On April 9, 2018, Father filed his objections to
Mother’s proposed Divorce Decree. Among his objections were the
following:
9. [The family court’s First Amended Order Re:
Evidentiary Hearing] ordered Plaintiff to pay child support
of $2,873 per month retroactive to February 1, 2018.
Paragraph 9 of Defendant’s proposed decree presents
Defendant’s desired version of child support on terms that
have not been agreed or ordered by the Court. After trial
ended Defendant left the children under the sole physical
care of Plaintiff.

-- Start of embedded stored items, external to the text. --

### src/rtl/apb_stream_master.sv
// Byte-stream to APB initiator: one framed command in, one APB transfer,
// status (and read data) bytes back out on the response stream.
module apb_stream_master #(
  parameter int unsigned TIMEOUT = 255
) (
  input  logic        PCLK,
  input  logic        PRESETn,
  input  logic        cmd_tvalid,
  output logic        cmd_tready,
  input  logic [7:0]  cmd_tdata,
  output logic        rsp_tvalid,
  input  logic        rsp_tready,
  output logic [7:0]  rsp_tdata,
  output logic [31:0] PADDR,
  output logic        PSEL,
  output logic        PENABLE,
  output logic        PWRITE,
  output logic [31:0] PWDATA,
  output logic [3:0]  PSTRB,
  output logic [2:0]  PPROT,
  input  logic [31:0] PRDATA,
  input  logic        PREADY,
  input  logic        PSLVERR
);

  localparam logic [7:0]  OP_WR     = 8'h01;
  localparam logic [7:0]  OP_RD     = 8'h02;
  localparam logic [7:0]  ST_OK     = 8'h00;
  localparam logic [7:0]  ST_SLVERR = 8'h01;
  localparam logic [7:0]  ST_TMO    = 8'h02;
  localparam logic [7:0]  ST_BADOP  = 8'hEE;
  localparam logic [15:0] WAIT_LAST = 16'(TIMEOUT - 1);

  typedef enum logic [2:0] {
    S_IDLE,
    S_ADDR,
    S_WDATA,
    S_SETUP,
    S_ACCESS,
    S_RESP
  } state_e;

  state_e      state_q, state_d;
  logic [1:0]  byte_cnt_q, byte_cnt_d;
  logic [15:0] wait_cnt_q, wait_cnt_d;
  logic        pwrite_q, pwrite_d;
  logic [31:0] paddr_q, paddr_d;
  logic [31:0] pwdata_q, pwdata_d;
  logic [39:0] rsp_buf_q, rsp_buf_d;
  logic [2:0]  rsp_left_q, rsp_left_d;

  logic cmd_fire;
  logic rsp_fire;
  logic [2:0] rsp_len;

  assign cmd_tready = (state_q == S_IDLE)
                   || (state_q == S_ADDR)
                   || (state_q == S_WDATA);
  assign rsp_tvalid = (state_q == S_RESP);
  assign rsp_tdata  = rsp_buf_q[7:0];

  assign PSEL    = (state_q == S_SETUP) || (state_q == S_ACCESS);
  assign PENABLE = (state_q == S_ACCESS);
  assign PWRITE  = pwrite_q;
  assign PADDR   = paddr_q;
  assign PWDATA  = pwdata_q;
  assign PSTRB   = pwrite_q ? 4'hF : 4'h0;
  assign PPROT   = 3'b000;

  assign cmd_fire = cmd_tvalid && cmd_tready;
  assign rsp_fire = rsp_tvalid && rsp_tready;
  assign rsp_len  = pwrite_q ? 3'd1 : 3'd5;

  always_comb begin
    state_d    = state_q;
    byte_cnt_d = byte_cnt_q;
    wait_cnt_d = wait_cnt_q;
    pwrite_d   = pwrite_q;
    paddr_d    = paddr_q;
    pwdata_d   = pwdata_q;
    rsp_buf_d  = rsp_buf_q;
    rsp_left_d = rsp_left_q;
    unique case (state_q)
      S_IDLE: begin
        if (cmd_fire) begin
          byte_cnt_d = 2'd0;
          if (cmd_tdata == OP_WR) begin
            pwrite_d = 1'b1;
            state_d  = S_ADDR;
          end else if (cmd_tdata == OP_RD) begin
            pwrite_d = 1'b0;
            state_d  = S_ADDR;
          end else begin
            rsp_buf_d  = {32'h0, ST_BADOP};
            rsp_left_d = 3'd1;
            state_d    = S_RESP;
          end
        end
      end
      S_ADDR: begin
        if (cmd_fire) begin
          paddr_d    = {cmd_tdata, paddr_q[31:8]};
          byte_cnt_d = byte_cnt_q + 2'd1;
          if (byte_cnt_q == 2'd3) begin
            state_d = pwrite_q ? S_WDATA : S_SETUP;
          end
        end
      end
      S_WDATA: begin
        if (cmd_fire) begin
          pwdata_d   = {cmd_tdata, pwdata_q[31:8]};
          byte_cnt_d = byte_cnt_q + 2'd1;
          if (byte_cnt_q == 2'd3) begin
            state_d = S_SETUP;
          end
        end
      end
      S_SETUP: begin
        wait_cnt_d = 16'd0;
        state_d    = S_ACCESS;
      end
      S_ACCESS: begin
        if (PREADY) begin
          rsp_buf_d[7:0]  = PSLVERR ? ST_SLVERR : ST_OK;
          rsp_buf_d[39:8] = pwrite_q ? 32'h0 : PRDATA;
          rsp_left_d      = rsp_len;
          state_d         = S_RESP;
        end else if (wait_cnt_q == WAIT_LAST) begin
          // Timed-out reads still return four (zero) data bytes
          rsp_buf_d  = {32'h0, ST_TMO};
          rsp_left_d = rsp_len;
          state_d    = S_RESP;
        end else begin
          wait_cnt_d = wait_cnt_q + 16'd1;
        end
      end
      S_RESP: begin
        if (rsp_fire) begin
          rsp_buf_d  = {8'h0, rsp_buf_q[39:8]};
          rsp_left_d = rsp_left_q - 3'd1;
          if (rsp_left_q == 3'd1) begin
            state_d = S_IDLE;
          end
        end
      end
      default: state_d = S_IDLE;
    endcase
  end

  always_ff @(posedge PCLK) begin
    if (!PRESETn) begin
      state_q    <= S_IDLE;
      byte_cnt_q <= 2'd0;
      wait_cnt_q <= 16'd0;
      pwrite_q   <= 1'b0;
      paddr_q    <= 32'h0;
      pwdata_q   <= 32'h0;
      rsp_buf_q  <= 40'h0;
      rsp_left_q <= 3'd0;
    end else begin
      state_q    <= state_d;
      byte_cnt_q <= byte_cnt_d;
      wait_cnt_q <= wait_cnt_d;
      pwrite_q   <= pwrite_d;
      paddr_q    <= paddr_d;
      pwdata_q   <= pwdata_d;
      rsp_buf_q  <= rsp_buf_d;
      rsp_left_q <= rsp_left_d;
    end
  end

endmodule

### config.mk
export PLATFORM = sky130hd
export DESIGN_NAME = apb_stream_master
export DESIGN_NICKNAME = d
export VERILOG_FILES = /design/src/rtl/apb_stream_master.sv
export SDC_FILE = /design/constraint.sdc
export NUM_CORES = 1
export LEC_CHECK = 0
export CORE_MARGIN = 2
export CORE_UTILIZATION = 25
export CTS_CLUSTER_DIAMETER = 120
export CTS_CLUSTER_SIZE = 30
export DETAILED_ROUTE_END_ITERATION = 10
export GPL_TIMING_DRIVEN = 0
export SLEW_MARGIN = 20
export SYNTH_ARGS = -nofsm -noshare
export SYNTH_HDL_FRONTEND = slang
export SYNTH_SLANG_ARGS = --single-unit
export TNS_END_PERCENT = 1
### constraint.sdc
create_clock -name PCLK -period 2 [get_ports PCLK]
set_clock_uncertainty 0.1 [all_clocks]
set_input_delay 0.4 -clock PCLK [delete_from_list [all_inputs] [get_ports PCLK]]
set_output_delay 0.4 -clock PCLK [all_outputs]
set_load 0.01 [all_outputs]
==> summary.md, run 1 <==
| Metric | Value |
|---|---|
| Placed cell count | `1042` |
| Crit Reg-Reg Endpoint | `rsp_buf_q[31]$_SDFFE_PN0P_` |
| R2R Setup Slk | `-0.06 ns` |
| Starting Density | `0.254` |
| Worst Hold Margin | `between 0.2 and 0.3 ns` |
| Pin count of the biggest net entering global routing | `17` |
| Drt drc | `0` |
| DRT iter0 DRCs | `254` |
| End-of-flow core utilization | `0.376` |
| Relative slew slack | `0.613` |
| CP max FO | `7` |
| Placement Cell Area | `roughly 0.0071 mm²` |
| Final setup violation count | `28` |
| First-pass iteration count of the detailed router | `5` |
| Power Dens Cells | `a little over 1000 mW/mm²` |
| Asr flop ratio synth | `0` |
| Commonest non-fill, non-tap cell in the layout | `nand2_1` |
| Post-synth top flop | `dfxtp_1` |
| Worst skew pair latency | `between 0.4 and 0.5 ns` |
| Average cell area after synthesis | `8.70 µm²` |
| Reg-to-reg startpoint | `wait_cnt_q[0]$_SDFFE_PN0P_` |
| Cell row count | `54` |
| # IOs | `130` |
| Layout cells sized above 1 | `0.184` |
| Final Cell Area | `between 0.008 and 0.009 mm²` |
| Sequential element share of the synthesized area | `0.468` |
| Vias post-DR | `5044` |
| EDFF count, synth | `0` |
| Total negative slack | `-0.870 ns` |
| Fin crit share | `1.03` |
| CTS Sinks | `roughly 130` |
| Dpl ws | `-0.872 ns` |
| Fin. Hold Viols | `0` |
| Failing checks | `setup timing` |
| Total wire length | `around 16000 µm` |
| CTS tree | `yes` |
| F_max | `between 0.4 and 0.5 GHz` |
| Overflow after GRT | `0` |
| Critical path arrival | `between 2 and 2.5 ns` |
| RSZ-0062 raised after global routing | `true` |
| First-pass GRT wire length | `~26000 µm` |
| Area grow syn2layout | `48.2%` |
| Warnings from Yosys | `0` |
| Status | `complete, but fails checks` |
| Total core area | `approximately 0.022 mm²` |
| Worst Setup Start Kind | `flip-flop` |
| Hpwl dp | `11800 µm` |
| Num CTS Buffers | `17` |
| Die Y | `around 150 µm` |
| Total power | `8.42 mW` |
| CTS root buffer | `clkbuf_16` |
| Port Buffer Count | `around 130` |
| Total GRT Usage | `0.140` |
| P_leak | `between 2 and 3 nW` |
| Net total in the final layout | `approximately 840` |
| Diode count | `0` |
| Gpl congestion | `roughly 0.8` |
| Slew Viols, Final | `0` |
| Worst-path clk slew | `roughly 0.060 ns` |
| Area contributors post-synth | `dfxtp_1, nand2_1, a21oi_1` |
| CTS max path bufs | `2` |
| Filler-free cell count of the finished design | `about 1100` |
| Synth unique cells | `62` |
| Drt via density | `roughly 4.6` |
| Mapped cell area | `roughly 0.0055 mm²` |
| Hold Crit Class | `input pin to flip-flop` |
| Worst slew pin tran | `0.578 ns` |
| CP required | `2.26 ns` |
| Min cycle time layout | `2.06 ns` |
| Yosys reg bits | `129` |
| Max_cap viols | `0` |
| Setup slack after layout | `-0.0566 ns` |
| Worst Hold Endpoint | `PWDATA[27]$_SDFFE_PN0P_` |
| Syn Inst Count | `about 630` |
| Initial antenna violation count | `0` |
| H-tree levels | `4` |
| Leading area contributor after synthesis | `dfxtp_1` |
| Die Wd | `153 µm` |
| DRT antenna net count | `0` |
| VDD IR max | `between 500 and 600 µV` |
| Hold Startpoint | `cmd_tdata[3]` |
| Die area | `0.0233 mm²` |
| Critical path class | `flip-flop to flip-flop` |
| WL/cell | `approximately 15 µm` |
| Synth top area share | `0.468` |
| Critical Path Sink Type | `flip-flop` |
| R2R depth | `8` |
| Vias in the first global route | `5046` |
| Hold path cells | `3` |
| Commonest cells after routing, fill and taps aside | `nand2_1, dfxtp_1, clkdlybuf4s50_1, a21oi_1, buf_4` |
[worst max-delay path by stage]
| stage | startpoint | to | slack, ns | depth (start not counted) |
|---|---|---|---|---|
| final | wait_cnt_q[0]$_SDFFE_PN0P_ | rsp_buf_q[31]$_SDFFE_PN0P_ | -0.06 | 8 |
| after global routing | wait_cnt_q[0]$_SDFFE_PN0P_ | rsp_buf_q[25]$_SDFFE_PN0P_ | -0.15 | 8 |
| after CTS | state_q[0]$_SDFFE_PN0P_ | PSEL | -0.17 | 4 |
| after detailed placement | cmd_tdata[7] | rsp_buf_q[14]$_SDFFE_PN0P_ | -0.87 | 7 |
| after global placement | cmd_tdata[7] | rsp_buf_q[13]$_SDFFE_PN0P_ | -0.85 | 7 |
| after floorplan | cmd_tdata[7] | rsp_buf_q[20]$_SDFFE_PN0P_ | 0.12 | 6 |
[critical path, stage by stage, from the launching register on]
cell and delay, ns:
dfxtp_4 0.35, inv_2 0.06, ha_4 0.11, nor4b_4 0.25
nand4_4 0.24, a211oi_4 0.40, nand2_4 0.17, clkbuf_16 0.21
o2bb2ai_2 0.11
`src/rtl/conv_result_sequencer_if.sv`:
```
// rtl/conv_result_sequencer_if.sv - window handshake, conv-unit control and result stream bundle
interface conv_result_sequencer_if #(
    parameter int DATA_WIDTH = 16
);

    // Upstream window handshake
    logic                  in_valid;
    logic                  in_ready;
    logic                  win_load;

    // Conv unit control and result
    logic                  pe_reset;
    logic [DATA_WIDTH-1:0] conv_result;

    // Result stream to pooling / output buffer
    logic [DATA_WIDTH-1:0] out_data;
    logic                  out_valid;
    logic                  out_ready;
    logic                  out_last;

    // Status
    logic                  busy;

    // Upstream/downstream environment side
    modport master (
        output in_valid,
        output conv_result,
        output out_ready,
        input  in_ready,
        input  win_load,
        input  pe_reset,
        input  out_data,
        input  out_valid,
        input  out_last,
        input  busy
    );

    // Sequencer side
    modport slave (
        input  in_valid,
        input  conv_result,
        input  out_ready,
        output in_ready,
        output win_load,
        output pe_reset,
        output out_data,
        output out_valid,
        output out_last,
        output busy
    );

endinterface

```
`src/rtl/conv_result_sequencer.sv`:
```
// rtl/conv_result_sequencer.sv - conv unit window sequencer and result capture; optional ReLU via CONV_SEQ_RELU_EN
module conv_result_sequencer #(
    parameter int DATA_WIDTH = 16,
    parameter int D          = 1,
    parameter int F          = 5,
    parameter int PE_LATENCY = 2,
    parameter int OUT_COUNT  = 576
) (
    input  logic                    clk,
    input  logic                    reset,
    conv_result_sequencer_if.slave  bus
);

    // Cycles the conv unit must run out of reset before its result is stable
    localparam int N     = D * F * F + PE_LATENCY;
    localparam int CNT_W = $clog2(N + 1);
    localparam int POS_W = (OUT_COUNT > 1) ? $clog2(OUT_COUNT) : 1;

    localparam logic [CNT_W-1:0] CNT_LAST = CNT_W'(N - 1);
    localparam logic [POS_W-1:0] POS_LAST = POS_W'(OUT_COUNT - 1);

    typedef enum logic [1:0] {
        S_IDLE  = 2'd0,
        S_CLEAR = 2'd1,
        S_ACCUM = 2'd2,
        S_HOLD  = 2'd3
    } state_t;

    state_t                r_state;
    state_t                w_next_state;

    logic [CNT_W-1:0]      r_cnt;
    logic [POS_W-1:0]      r_pos;

    logic [DATA_WIDTH-1:0] r_out_data;
    logic                  r_out_valid;
    logic                  r_out_last;

    logic                  w_in_ready;
    logic                  w_win_load;
    logic                  w_pe_reset;
    logic                  w_capture;
    logic                  w_release;
    logic [DATA_WIDTH-1:0] w_capture_data;

    // Result shaping applied at capture; both variants are purely combinational so latency matches
`ifdef CONV_SEQ_RELU_EN
    always_comb begin
        w_capture_data = bus.conv_result;
        if (bus.conv_result[DATA_WIDTH-1]) begin
            w_capture_data = '0;
        end
    end
`else
    always_comb begin
        w_capture_data = bus.conv_result;
    end
`endif

    // State register
    always_ff @(posedge clk) begin
        if (!reset) begin
            r_state <= S_IDLE;
        end else begin
            r_state <= w_next_state;
        end
    end

    // Next-state decode and per-state control strobes
    always_comb begin
        w_next_state = r_state;
        w_in_ready   = 1'b0;
        w_win_load   = 1'b0;
        w_pe_reset   = 1'b1;
        w_capture    = 1'b0;
        w_release    = 1'b0;

        case (r_state)
            S_IDLE: begin
                w_in_ready = 1'b1;
                if (bus.in_valid) begin
                    w_win_load   = 1'b1;
                    w_next_state = S_CLEAR;
                end
            end

            S_CLEAR: begin
                w_next_state = S_ACCUM;
            end

            S_ACCUM: begin
                w_pe_reset = 1'b0;
                if (r_cnt == CNT_LAST) begin
                    w_capture    = 1'b1;
                    w_next_state = S_HOLD;
                end
            end

            S_HOLD: begin
                if (bus.out_ready) begin
                    w_release    = 1'b1;
                    w_next_state = S_IDLE;
                end
            end

            default: begin
                w_next_state = S_IDLE;
            end
        endcase
    end

    // Run-length counter: cleared in CLEAR, counts every ACCUM cycle
    always_ff @(posedge clk) begin
        if (!reset) begin
            r_cnt <= '0;
        end else if (r_state == S_CLEAR) begin
            r_cnt <= '0;
        end else if (r_state == S_ACCUM) begin
            r_cnt <= r_cnt + CNT_W'(1);
        end
    end

    // Frame position, advanced when a result is handed downstream
    always_ff @(posedge clk) begin
        if (!reset) begin
            r_pos <= '0;
        end else if (w_release) begin
            if (r_pos == POS_LAST) begin
                r_pos <= '0;
            end else begin
                r_pos <= r_pos + POS_W'(1);
            end
        end
    end

    // Output register: capture at end of ACCUM, hold through HOLD, drop on acceptance
    always_ff @(posedge clk) begin
        if (!reset) begin
            r_out_data  <= '0;
            r_out_valid <= 1'b0;
            r_out_last  <= 1'b0;
        end else if (w_capture) begin
            r_out_data  <= w_capture_data;
            r_out_valid <= 1'b1;
            r_out_last  <= (r_pos == POS_LAST);
        end else if (w_release) begin
            r_out_valid <= 1'b0;
            r_out_last  <= 1'b0;
        end
    end

    assign bus.in_ready  = w_in_ready;
    assign bus.win_load  = w_win_load;
    assign bus.pe_reset  = w_pe_reset;
    assign bus.out_data  = r_out_data;
    assign bus.out_valid = r_out_valid;
    assign bus.out_last  = r_out_last;
    assign bus.busy      = (r_state != S_IDLE);

endmodule

```
`src/flat_wrapper.sv`:
```
// flat-port wrapper written by rule: the top's interface ports become plain ports
module conv_result_sequencer_flat 
#(
    parameter int DATA_WIDTH = 16,
    parameter int D          = 1,
    parameter int F          = 5,
    parameter int PE_LATENCY = 2,
    parameter int OUT_COUNT  = 576
)
  (clk, reset, bus_in_valid, bus_conv_result, bus_out_ready, bus_in_ready, bus_win_load, bus_pe_reset, bus_out_data, bus_out_valid, bus_out_last, bus_busy);
  conv_result_sequencer_if #(.DATA_WIDTH(DATA_WIDTH)) bus_i ();
  input  logic clk;
  input  logic reset;
  input wire logic [$bits(bus_i.in_valid)-1:0] bus_in_valid;
  input wire logic [$bits(bus_i.conv_result)-1:0] bus_conv_result;
  input wire logic [$bits(bus_i.out_ready)-1:0] bus_out_ready;
  output wire logic [$bits(bus_i.in_ready)-1:0] bus_in_ready;
  output wire logic [$bits(bus_i.win_load)-1:0] bus_win_load;
  output wire logic [$bits(bus_i.pe_reset)-1:0] bus_pe_reset;
  output wire logic [$bits(bus_i.out_data)-1:0] bus_out_data;
  output wire logic [$bits(bus_i.out_valid)-1:0] bus_out_valid;
  output wire logic [$bits(bus_i.out_last)-1:0] bus_out_last;
  output wire logic [$bits(bus_i.busy)-1:0] bus_busy;
  assign bus_i.in_valid = bus_in_valid;
  assign bus_i.conv_result = bus_conv_result;
  assign bus_i.out_ready = bus_out_ready;
  assign bus_in_ready = bus_i.in_ready;
  assign bus_win_load = bus_i.win_load;
  assign bus_pe_reset = bus_i.pe_reset;
  assign bus_out_data = bus_i.out_data;
  assign bus_out_valid = bus_i.out_valid;
  assign bus_out_last = bus_i.out_last;
  assign bus_busy = bus_i.busy;
  conv_result_sequencer #(.DATA_WIDTH(DATA_WIDTH), .D(D), .F(F), .PE_LATENCY(PE_LATENCY), .OUT_COUNT(OUT_COUNT)) u_core (.clk(clk), .reset(reset), .bus(bus_i));
endmodule
```
File: config.mk
export PLATFORM = sky130hd
export DESIGN_NAME = pt_check_flat
export DESIGN_NICKNAME = d
export VERILOG_FILES = /design/src/rtl/arc4_pkg.sv /design/src/rtl/pt_check_if.sv /design/src/rtl/pt_check.sv /design/src/flat_wrapper.sv
export SDC_FILE = /design/constraint.sdc
export NUM_CORES = 1
export LEC_CHECK = 0
export BUFFER_PORTS_ARGS = -buffer_cell sky130_fd_sc_hd__buf_2
export CORE_ASPECT_RATIO = 0.75
export CORE_MARGIN = 2
export CORE_UTILIZATION = 42
export CTS_CLUSTER_DIAMETER = 40
export DETAILED_ROUTE_END_ITERATION = 12
export GPL_ROUTABILITY_DRIVEN = 1
export PLACE_DENSITY = 0.76
export RECOVER_POWER = 25
export SLEW_MARGIN = 40
export SYNTH_ARGS = -nofsm -noshare
export SYNTH_HDL_FRONTEND = slang
export SYNTH_SLANG_ARGS = --single-unit
File: constraint.sdc
create_clock -name clk -period 2.5 [get_ports clk]
set_clock_uncertainty 0.1 [all_clocks]
set_input_delay 0.25 -clock clk [delete_from_list [all_inputs] [get_ports clk]]
set_output_delay 0.25 -clock clk [all_outputs]
set_load 0.005 [all_outputs]
--- src/rtl/core_ctrl.sv ---
// core_ctrl: command/sample sequencer for the single-neuron MAC core.
// Streams samples into the datapath, then returns y or pulses done.
module core_ctrl #(
  parameter int N_MAX   = 100,
  parameter int DW      = 16,
  parameter int IW      = 7,
  parameter int MAC_LAT = 1
) (
  input  logic          clk,
  input  logic          rst,
  input  logic          cmd_vld,
  output logic          cmd_rdy,
  input  logic          cmd_bwd,
  input  logic [IW-1:0] cmd_len,
  input  logic [DW-1:0] cmd_e,
  input  logic          x_vld,
  output logic          x_rdy,
  input  logic [DW-1:0] x,
  output logic [IW-1:0] idx,
  output logic          fwd,
  output logic          bwd,
  output logic          clr,
  output logic [DW-1:0] dx,
  output logic [DW-1:0] de,
  input  logic [DW-1:0] y_in,
  output logic          res_vld,
  input  logic          res_rdy,
  output logic [DW-1:0] res_y,
  output logic          done
);

  localparam logic [1:0] S_IDLE   = 2'd0;
  localparam logic [1:0] S_STREAM = 2'd1;
  localparam logic [1:0] S_DRAIN  = 2'd2;
  localparam logic [1:0] S_RESULT = 2'd3;

  // one spare bit so len/cnt can hold N_MAX itself
  localparam int LW  = IW + 1;
  localparam int DCW = $clog2(MAC_LAT + 2);
  localparam logic [LW-1:0]  LMAX  = LW'(N_MAX);
  localparam logic [DCW-1:0] DLAST = DCW'(MAC_LAT);

  logic [1:0]     state;
  logic           mode;
  logic [LW-1:0]  len;
  logic [LW-1:0]  cnt;
  logic [LW-1:0]  cnt_nx;
  logic [LW-1:0]  clen;
  logic [DCW-1:0] dcnt;

  assign cmd_rdy = (state == S_IDLE);
  assign x_rdy   = (state == S_STREAM);
  assign cnt_nx  = cnt + LW'(1);
  assign clen    = ({1'b0, cmd_len} > LMAX) ?
                   LMAX : {1'b0, cmd_len};

  always_ff @(posedge clk or negedge rst) begin
    if (!rst) begin
      state   <= S_IDLE;
      mode    <= 1'b0;
      len     <= '0;
      cnt     <= '0;
      dcnt    <= '0;
      idx     <= '0;
      fwd     <= 1'b0;
      bwd     <= 1'b0;
      clr     <= 1'b0;
      dx      <= '0;
      de      <= '0;
      res_vld <= 1'b0;
      res_y   <= '0;
      done    <= 1'b0;
    end else begin
      fwd  <= 1'b0;
      bwd  <= 1'b0;
      clr  <= 1'b0;
      done <= 1'b0;
      case (state)
        S_IDLE: begin
          if (cmd_vld) begin
            mode  <= cmd_bwd;
            de    <= cmd_e;
            len   <= clen;
            cnt   <= '0;
            dcnt  <= '0;
            clr   <= !cmd_bwd;
            state <= (clen == '0) ? S_DRAIN : S_STREAM;
          end
        end
        S_STREAM: begin
          if (x_vld) begin
            dx  <= x;
            idx <= cnt[IW-1:0];
            fwd <= !mode;
            bwd <= mode;
            cnt <= cnt_nx;
            if (cnt_nx == len)
              state <= S_DRAIN;
          end
        end
        S_DRAIN: begin
          // last drain cycle: the final strobe has reached y_in
          if (dcnt == DLAST) begin
            if (mode) begin
              done  <= 1'b1;
              state <= S_IDLE;
            end else begin
              res_y   <= y_in;
              res_vld <= 1'b1;
              state   <= S_RESULT;
            end
          end else begin
            dcnt <= dcnt + DCW'(1);
          end
        end
        S_RESULT: begin
          if (res_rdy) begin
            res_vld <= 1'b0;
            state   <= S_IDLE;
          end
        end
        default: state <= S_IDLE;
      endcase
    end
  end

endmodule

If anyone should pay child support
retroactive to February 1, 2018, it should be Defendant.
Plaintiff objects to the retroactivity of an award of child
support and objects to the amount of child support as
unsubstantiated by the record or any identified rationale.
As to the form of proposed decree, Plaintiff objects to the
inclusion of anything more than is stated in the Order.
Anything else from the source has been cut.